Oooh, language design. The new haXe language compiles to SWF, Javascript, C++, NekoVM, or PHP. Now that there is cool. (And the successor to mtasc, actually.)

Of course, it manages to make everything thus look like Java, but ... there's potential there.

RobotWar. The battlefield of the future.

Ah, the future past.
Welcome to the battlefield of the future! It is the year 2002. Wars still rage, but finally, they have been officially declared hazardous to human health. Now, the only warriors are robots - built in secret and programmed to fight each other to the death!
The RobotWar game was written for the Apple II, it's so old. The idea is that you can program little robot tanks, then run them in tournaments. The programming language is extremely restricted, so honestly, it should be easy to write. Right?

So wouldn't it be cool to write a Flash front-end to display the simulated world, and a Perl back-end to run it, and a Web service to organize the tournaments? Wouldn't that be neat? Sure it would!

Note: an Actionscript example of XMLSocket, which is how Flash can talk to the server. Another.

SWF::Declarative

Yet another interesting target for a declarative approach: Flash by way of Ming by way of CPAN's SWF module by way of a declarative wrapper. There is a truly excellent set of tutorials (using the PHP wrapper, but who cares?) here. Note that there are two entire games there as tutorials. Perl tutorials here. A Flash tutorial blog.

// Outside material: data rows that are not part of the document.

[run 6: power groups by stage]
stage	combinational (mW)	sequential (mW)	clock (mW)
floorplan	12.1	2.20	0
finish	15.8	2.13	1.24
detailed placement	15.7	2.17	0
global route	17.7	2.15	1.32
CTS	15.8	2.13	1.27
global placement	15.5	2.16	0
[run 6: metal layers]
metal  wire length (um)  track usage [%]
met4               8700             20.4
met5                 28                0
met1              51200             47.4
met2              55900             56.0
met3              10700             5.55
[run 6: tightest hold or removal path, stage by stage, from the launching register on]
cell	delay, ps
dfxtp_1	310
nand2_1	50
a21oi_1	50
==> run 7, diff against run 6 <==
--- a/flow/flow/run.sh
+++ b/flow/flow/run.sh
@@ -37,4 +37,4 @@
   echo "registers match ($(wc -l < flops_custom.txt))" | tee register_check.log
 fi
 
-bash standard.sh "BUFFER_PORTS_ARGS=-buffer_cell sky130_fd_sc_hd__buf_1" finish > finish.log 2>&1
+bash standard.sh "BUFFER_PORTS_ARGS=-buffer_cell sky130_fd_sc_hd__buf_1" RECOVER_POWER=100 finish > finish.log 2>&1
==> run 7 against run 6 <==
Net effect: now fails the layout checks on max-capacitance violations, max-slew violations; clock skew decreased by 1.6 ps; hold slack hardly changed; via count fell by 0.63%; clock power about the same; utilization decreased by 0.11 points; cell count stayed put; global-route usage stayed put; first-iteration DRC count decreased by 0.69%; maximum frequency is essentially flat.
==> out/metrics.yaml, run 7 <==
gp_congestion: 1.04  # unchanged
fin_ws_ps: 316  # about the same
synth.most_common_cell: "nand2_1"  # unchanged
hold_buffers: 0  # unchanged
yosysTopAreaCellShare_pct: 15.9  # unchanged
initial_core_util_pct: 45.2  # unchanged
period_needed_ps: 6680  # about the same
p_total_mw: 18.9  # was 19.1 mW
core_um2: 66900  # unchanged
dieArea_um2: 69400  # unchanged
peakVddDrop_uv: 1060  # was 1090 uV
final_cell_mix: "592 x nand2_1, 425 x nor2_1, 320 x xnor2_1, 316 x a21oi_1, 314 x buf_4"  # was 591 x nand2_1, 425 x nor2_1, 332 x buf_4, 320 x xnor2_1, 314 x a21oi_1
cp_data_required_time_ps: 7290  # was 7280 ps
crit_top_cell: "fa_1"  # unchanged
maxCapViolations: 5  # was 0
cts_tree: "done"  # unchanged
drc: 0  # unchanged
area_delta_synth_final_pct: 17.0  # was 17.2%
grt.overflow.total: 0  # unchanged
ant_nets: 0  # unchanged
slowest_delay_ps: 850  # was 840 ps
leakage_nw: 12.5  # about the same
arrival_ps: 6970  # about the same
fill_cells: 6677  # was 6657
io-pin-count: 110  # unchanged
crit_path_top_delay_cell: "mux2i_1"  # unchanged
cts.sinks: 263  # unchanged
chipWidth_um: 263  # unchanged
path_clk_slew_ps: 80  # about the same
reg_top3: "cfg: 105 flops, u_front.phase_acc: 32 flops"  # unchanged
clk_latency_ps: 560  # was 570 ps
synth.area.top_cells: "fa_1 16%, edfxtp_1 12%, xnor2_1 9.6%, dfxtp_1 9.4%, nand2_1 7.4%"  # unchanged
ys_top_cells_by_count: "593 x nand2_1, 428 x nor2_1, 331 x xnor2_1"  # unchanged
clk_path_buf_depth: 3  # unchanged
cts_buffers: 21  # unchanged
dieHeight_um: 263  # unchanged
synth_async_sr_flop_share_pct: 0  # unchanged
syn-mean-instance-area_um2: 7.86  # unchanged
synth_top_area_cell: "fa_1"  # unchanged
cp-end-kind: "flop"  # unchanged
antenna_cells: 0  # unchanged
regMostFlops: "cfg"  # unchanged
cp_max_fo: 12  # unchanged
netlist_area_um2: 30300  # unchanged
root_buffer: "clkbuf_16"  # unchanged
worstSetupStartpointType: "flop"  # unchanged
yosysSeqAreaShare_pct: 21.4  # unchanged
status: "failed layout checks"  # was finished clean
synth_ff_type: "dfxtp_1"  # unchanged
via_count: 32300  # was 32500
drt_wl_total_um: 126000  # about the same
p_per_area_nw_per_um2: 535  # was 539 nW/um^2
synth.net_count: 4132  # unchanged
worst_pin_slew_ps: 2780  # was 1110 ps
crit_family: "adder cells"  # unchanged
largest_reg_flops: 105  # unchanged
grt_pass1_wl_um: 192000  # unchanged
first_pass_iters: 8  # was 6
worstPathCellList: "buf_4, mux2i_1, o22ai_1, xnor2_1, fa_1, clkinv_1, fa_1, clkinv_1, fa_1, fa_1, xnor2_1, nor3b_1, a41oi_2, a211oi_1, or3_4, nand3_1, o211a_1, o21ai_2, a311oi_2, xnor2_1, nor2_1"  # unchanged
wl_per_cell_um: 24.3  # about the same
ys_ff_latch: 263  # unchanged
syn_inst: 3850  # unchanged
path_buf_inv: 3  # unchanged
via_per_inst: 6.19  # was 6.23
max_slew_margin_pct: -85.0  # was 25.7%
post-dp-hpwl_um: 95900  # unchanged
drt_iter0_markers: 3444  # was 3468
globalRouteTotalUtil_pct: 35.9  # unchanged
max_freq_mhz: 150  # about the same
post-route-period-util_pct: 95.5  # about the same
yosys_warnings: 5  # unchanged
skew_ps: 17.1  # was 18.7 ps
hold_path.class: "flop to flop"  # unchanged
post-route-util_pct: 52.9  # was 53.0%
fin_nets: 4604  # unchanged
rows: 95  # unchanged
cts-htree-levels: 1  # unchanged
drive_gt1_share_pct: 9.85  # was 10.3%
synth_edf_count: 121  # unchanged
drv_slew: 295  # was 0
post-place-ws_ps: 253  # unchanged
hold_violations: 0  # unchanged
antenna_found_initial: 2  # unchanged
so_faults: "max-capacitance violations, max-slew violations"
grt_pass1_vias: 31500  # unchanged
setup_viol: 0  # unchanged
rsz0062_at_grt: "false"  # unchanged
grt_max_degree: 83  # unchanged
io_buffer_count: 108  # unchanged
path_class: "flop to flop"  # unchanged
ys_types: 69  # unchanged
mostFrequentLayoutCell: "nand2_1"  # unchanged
Context: an optimization exercise on an open-source flow, tuned for small area. The choices shown serve that exercise and are no tape-out recipe.
The RTL was checked by simulation tests, not by an equivalence proof against the original design.
Power is estimated from default activity; no workload was simulated.

==> 09-14 <==
## m_reg_read
module m_reg_read #(
  parameter int XLEN      = 32,
  parameter int PAYLOAD_W = 32,
  parameter int BYPASS    = 1
) (
  input  logic                 clk,
  input  logic                 rst_n,
  input  logic                 in_valid,
  output logic                 in_ready,
  input  logic [4:0]           in_rd,
  input  logic [4:0]           in_rs,
  input  logic [4:0]           in_rq,
  input  logic                 in_rd_we,
  input  logic [PAYLOAD_W-1:0] in_payload,
  output logic                 out_valid,
  input  logic                 out_ready,
  output logic [4:0]           out_rd,
  output logic                 out_rd_we,
  output logic [XLEN-1:0]      out_rs_val,
  output logic [XLEN-1:0]      out_rq_val,
  output logic [PAYLOAD_W-1:0] out_payload,
  input  logic                 wb_valid,
  input  logic [4:0]           wb_rd,
  input  logic [XLEN-1:0]      wb_data,
  input  logic                 flush
);
  logic [XLEN-1:0]       rf [1:31];    
  logic [31:1]           wr_ok;        
  logic [31:1]           sb;           
  logic                  vld_q;
  logic [4:0]            rd_q;
  logic                  rd_we_q;
  logic [XLEN-1:0]       rs_val_q, rq_val_q;
  logic [PAYLOAD_W-1:0]  pay_q;
  logic [31:1]           wb_hit, rs_dec, rq_dec, rd_dec, fl_dec;
  logic [31:1]           rs_sel, rq_sel, pnd;
  logic                  rs_byp, rq_byp;
  logic                  hazard, accept, flush_clr, load;
  logic [XLEN-1:0]       rs_val, rq_val;
  always_comb begin
    for (int i = 1; i < 32; i++) begin
      wb_hit[i] = wb_valid && (wb_rd == 5'(i));
      rs_dec[i] = (in_rs == 5'(i));
      rq_dec[i] = (in_rq == 5'(i));
      rd_dec[i] = (in_rd == 5'(i));
      fl_dec[i] = (rd_q == 5'(i));
    end
  end
  assign pnd    = sb & ~wb_hit;
  assign hazard = |(rs_dec & pnd) | |(rq_dec & pnd) | (in_rd_we & |(rd_dec & pnd));
  assign in_ready = !hazard && !flush && (!vld_q || out_ready);
  ...
==> module m_reg_read, before the edit <==
module m_reg_read #(
  parameter int XLEN      = 32,
  parameter int PAYLOAD_W = 32,
  parameter int BYPASS    = 1
) (
  input  logic                 clk,
  input  logic                 rst_n,
  input  logic                 in_valid,
  output logic                 in_ready,
  input  logic [4:0]           in_rd,
  input  logic [4:0]           in_rs,
  input  logic [4:0]           in_rq,
  input  logic                 in_rd_we,
  input  logic [PAYLOAD_W-1:0] in_payload,
  output logic                 out_valid,
  input  logic                 out_ready,
  output logic [4:0]           out_rd,
  output logic                 out_rd_we,
  output logic [XLEN-1:0]      out_rs_val,
  output logic [XLEN-1:0]      out_rq_val,
  output logic [PAYLOAD_W-1:0] out_payload,
  input  logic                 wb_valid,
  input  logic [4:0]           wb_rd,
  input  logic [XLEN-1:0]      wb_data,
  input  logic                 flush
);
  logic [XLEN-1:0]       rf [1:31];    
  logic [31:1]           wr_ok;        
  logic [31:1]           sb;           
  logic                  vld_q;
  logic [4:0]            rd_q;
  logic                  rd_we_q;
  logic [XLEN-1:0]       rs_val_q, rq_val_q;
  logic [PAYLOAD_W-1:0]  pay_q;
  logic [31:1]           wb_hit, rs_dec, rq_dec, rd_dec, fl_dec;
  logic [31:1]           rs_sel, rq_sel, pnd;
  logic                  rs_byp, rq_byp;
  logic                  hazard, accept, flush_clr, load;
  logic [XLEN-1:0]       rs_val, rq_val;
  always_comb begin
    for (int i = 1; i < 32; i++) begin
      wb_hit[i] = wb_valid && (wb_rd == 5'(i));
      rs_dec[i] = (in_rs == 5'(i));
      rq_dec[i] = (in_rq == 5'(i));
      rd_dec[i] = (in_rd == 5'(i));
      fl_dec[i] = (rd_q == 5'(i));
    end
  end
  assign pnd    = sb & ~wb_hit;
  assign hazard = |(rs_dec & pnd) | |(rq_dec & pnd) | (in_rd_we & |(rd_dec & pnd));
  assign in_ready = !hazard && !flush && (!vld_q || out_ready);
  assign accept   = in_valid && in_ready;
  assign rs_byp = |(rs_dec & wb_hit);
  assign rq_byp = |(rq_dec & wb_hit);
  assign rs_sel = rs_dec & wr_ok & ~wb_hit;
  assign rq_sel = rq_dec & wr_ok & ~wb_hit;
  always_comb begin
    rs_val = rs_byp ? wb_data : '0;
    rq_val = rq_byp ? wb_data : '0;
    for (int i = 1; i < 32; i++) begin
      rs_val = rs_val | (rs_sel[i] ? rf[i] : '0);
      rq_val = rq_val | (rq_sel[i] ? rf[i] : '0);
    end
  end
  always_ff @(posedge clk) begin
    for (int i = 1; i < 32; i++)
      if (wb_hit[i]) rf[i] <= wb_data;
  end
  assign flush_clr = flush && vld_q && rd_we_q;
  always_ff @(posedge clk or negedge rst_n) begin
    if (!rst_n) begin
      wr_ok <= '0;
      sb    <= '0;
    end else begin
      wr_ok <= wr_ok | wb_hit;
      sb    <= (sb & ~wb_hit & ~(flush_clr ? fl_dec : '0))
             | ((accept && in_rd_we) ? rd_dec : '0);
    end
  end
  always_ff @(posedge clk or negedge rst_n) begin
    if (!rst_n)
      vld_q <= 1'b0;
    else if (flush)
      vld_q <= 1'b0;
    else if (accept)
      vld_q <= 1'b1;
    else if (out_ready)
      vld_q <= 1'b0;
  end
  assign load = !vld_q || out_ready;
  always_ff @(posedge clk) begin
    if (load) begin
      rd_q     <= in_rd;
      rd_we_q  <= in_rd_we;
      rs_val_q <= rs_val;
      rq_val_q <= rq_val;
      pay_q    <= in_payload;
    end
  end
  assign out_valid   = vld_q;
  assign out_rd      = rd_q;
  assign out_rd_we   = rd_we_q;
  assign out_rs_val  = rs_val_q;
  assign out_rq_val  = rq_val_q;
  assign out_payload = pay_q;
endmodule
From an optimization exercise on the open Yosys and OpenROAD flow, aimed at small area, a short achievable clock period and few clock cycles; shortcuts taken in it are not production practice. The RTL was checked by simulation tests, not by an equivalence proof against the original design. No activity file was given, so power comes from the tool's default toggle rates.

--- design.v ---
package hart_mem_pkg;
    typedef logic [32-1:0] word_t;
    typedef logic [4-1:0] byte_mask_t;
    typedef enum logic [1:0] {
        LS_BYTE = 2'd0,
        LS_HALF = 2'd1,
        LS_WORD = 2'd2
    } ls_size_e;
    typedef enum logic [1:0] {
        OWN_NONE   = 2'd0,
        OWN_ICACHE = 2'd1,
        OWN_DCACHE = 2'd2
    } bus_owner_e;
endpackage
`timescale 1ns/1ps
module hart_mem_sys (
    input  logic                   i_clk,
    input  logic                   i_rst_n,
    input  logic [31:0]            i_fetch_addr,
    output logic [31:0]            o_fetch_inst,
    output logic                   o_fetch_busy,
    input  logic                   i_ls_read,
    input  logic                   i_ls_write,
    input  logic [31:0]            i_ls_addr,
    input  logic [31:0]            i_ls_wdata,
    input  logic [1:0]             i_ls_size,
    input  logic                   i_ls_unsigned,
    output logic [31:0]            o_ls_rdata,
    output logic                   o_ls_trap,
    output logic                   o_ls_busy,
    output logic                   o_mem_ren,
    output logic                   o_mem_wen,
    output logic [31:0]            o_mem_addr,
    output logic [31:0]            o_mem_wdata,
    input  logic [31:0]            i_mem_rdata,
    input  logic                   i_mem_valid,
    input  logic                   i_mem_ready
);
    typedef enum logic [1:0] {
        RD_NONE  = 2'd0,
        RD_FETCH = 2'd1,
        RD_LOAD  = 2'd2,
        RD_STORE = 2'd3
    } rd_e;
    rd_e        rd_q, rd_d;
    logic [1:0] off_q;
    logic [1:0] size_q;
    logic       uns_q;
    always_ff @(posedge i_clk) begin
        if (!i_rst_n) rd_q <= RD_NONE;
        else          rd_q <= rd_d;
        off_q  <= i_ls_addr[1:0];
        size_q <= i_ls_size;
        uns_q  <= i_ls_unsigned;
    end
    logic rd_none, rd_f, rd_l, rd_s;
    logic is_byte, is_half, is_word, mis_q;
    assign rd_none = (rd_q == RD_NONE);
    assign rd_f    = (rd_q == RD_FETCH);
    assign rd_l    = (rd_q == RD_LOAD);
    assign rd_s    = (rd_q == RD_STORE);
    assign is_byte = (size_q == 2'd0);
    assign is_half = (size_q == 2'd1);
    assign is_word = size_q[1];
    assign mis_q   = (is_half && off_q[0]) || (is_word && (off_q != 2'b00));
    logic ls_turn_q, ls_turn_d;
    logic ls_sel, word_store, ls_done;
    always_ff @(posedge i_clk) begin
        if (!i_rst_n) ls_turn_q <= 1'b1;
        else          ls_turn_q <= ls_turn_d;
    end
    assign word_store = i_ls_write && i_ls_size[1] && (i_ls_addr[1:0] == 2'b00);
    assign ls_sel     = (i_ls_read || i_ls_write) && ls_turn_q;
    assign o_mem_wen  = i_mem_ready && ((rd_none && ls_turn_q && word_store) ||
                                        (rd_s && i_mem_valid && !mis_q));
    assign o_mem_ren  = i_mem_ready && ((rd_none && !(ls_turn_q && word_store)) ||
                                        (rd_l && i_mem_valid));
    assign o_mem_addr = ls_sel ? {i_ls_addr[31:2], 2'b00} : {i_fetch_addr[31:2], 2'b00};
    assign ls_done = (i_ls_read || i_ls_write) && !o_ls_busy;
    always_comb begin
        rd_d = rd_q;
        if (i_mem_valid) rd_d = RD_NONE;
        if (o_mem_ren) begin
            if (!ls_sel)         rd_d = RD_FETCH;
            else if (i_ls_write) rd_d = RD_STORE;
            else                 rd_d = RD_LOAD;
        end
        ls_turn_d = ls_turn_q;
        if (ls_done || (o_mem_ren && ls_sel && i_ls_read)) ls_turn_d = 1'b0;
        if (!o_fetch_busy) ls_turn_d = 1'b1;
    end
    assign o_fetch_inst = i_mem_rdata;
    assign o_fetch_busy = !(rd_f && i_mem_valid);
    assign o_ls_busy = !(o_mem_wen || ((rd_l || (rd_s && mis_q)) && i_mem_valid));
    assign o_ls_trap = mis_q && rd_q[1];
    logic [3:0] mask, sel_old, sel_own, sel_lo, sel_hi;
    always_comb begin
        if (is_byte)      mask = 4'b0001 << off_q;
        else if (is_half) mask = off_q[1] ? 4'b1100 : 4'b0011;
        else              mask = 4'b1111;
    end
    always_comb begin
        sel_old = 4'b0000;
        sel_own = 4'b1111;
        sel_lo  = 4'b0000;
        sel_hi  = 4'b0000;
        if (rd_s) begin
            sel_old = ~mask;
            sel_own = mask & (is_half ? 4'b0011 : 4'b0001);
            sel_lo  = mask & (is_half ? 4'b0100 : 4'b1110);
            sel_hi  = mask & (is_half ? 4'b1000 : 4'b0000);
        end
    end
    always_comb begin
        for (int k = 0; k < 4; k++) begin
            o_mem_wdata[8*k +: 8] = ({8{sel_old[k]}} & i_mem_rdata[8*k +: 8]) |
                                    ({8{sel_own[k]}} & i_ls_wdata[8*k +: 8]) |
                                    ({8{sel_lo[k]}}  & i_ls_wdata[7:0]) |
                                    ({8{sel_hi[k]}}  & i_ls_wdata[15:8]);
        end
    end
    logic [3:0] lo_sel, sign_b_sel, sign_h_sel;
    logic       sign_b, sign_bh;
    assign lo_sel     = 4'b0001 << off_q;
    assign sign_b_sel = (uns_q || !is_byte) ? 4'b0000 : lo_sel;
    assign sign_h_sel = (uns_q || !is_half) ? 4'b0000 : (off_q[1] ? 4'b1000 : 4'b0010);
    assign sign_b     = |(sign_b_sel & {i_mem_rdata[31], i_mem_rdata[23],
                                        i_mem_rdata[15], i_mem_rdata[7]});
    assign sign_bh    = |((sign_b_sel | sign_h_sel) & {i_mem_rdata[31], i_mem_rdata[23],
                                                       i_mem_rdata[15], i_mem_rdata[7]});
    always_comb begin
        o_ls_rdata[7:0]   = ({8{lo_sel[0]}} & i_mem_rdata[7:0]) |
                            ({8{lo_sel[1]}} & i_mem_rdata[15:8]) |
                            ({8{lo_sel[2]}} & i_mem_rdata[23:16]) |
                            ({8{lo_sel[3]}} & i_mem_rdata[31:24]);
        o_ls_rdata[15:8]  = ({8{!is_byte && !off_q[1]}} & i_mem_rdata[15:8]) |
                            ({8{!is_byte &&  off_q[1]}} & i_mem_rdata[31:24]) |
                            {8{sign_b}};
        o_ls_rdata[31:16] = ({16{is_word}} & i_mem_rdata[31:16]) | {16{sign_bh}};
    end
endmodule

Flash is cool, especially now that the open-source community is getting to the point that it can deal with it. I'm particularly intrigued by the notion of being able to generate SWF on the fly like this, and being able to take a user interface that's been designed in one GUI paradigm like Wx, and translating it into a Flash environment. There are basic design principles that transfer - those are arguably part of the basic semantics of any GUI, and should be treated as such.

Man. So much to look at, so little time.

Later note: mtasc is an Actionscript compiler for library code.

Tuesday, August 3, 2010

Layout in wxHaskell

First: wxHaskell. Wow. And still their wx configuration is less than declarative if you ask me. But they've got one pretty neat library that I don't think I've seen elsewhere: Layout. Since layout is currently one of the things bothering me, I think I'll need to spend some quality time with this documentation.

I'm currently leaning towards a really graphically-oriented layout style, like this:
field field1
button one
button two
button three
button four
layout
field1 one
two
three- four
See what I'm doing? Argh, maybe you can't if Blogger swallows my indentation again, but I'm actually lining the names of fields up to indicate they should be aligned. Dashes can be used to extend the real estate of the names if the alignment should be on both left and right, and vertical bars would do the same thing vertically.

This is kind of like the XPM graphics format, that uses characters to represent pixels of different colors. It does require everything on the dialog/frame to have unique names, which is a pretty innocuous requirement, really.

Sunday, August 1, 2010

Stanford NLP

Huh. The Stanford NLP Parser, a Java library, is also available online via a Javascript API. Interesting. Very interesting...

NUPOS, a new part-of-speech system. A couple of useful blogs. None of this is available in Perl, sadly.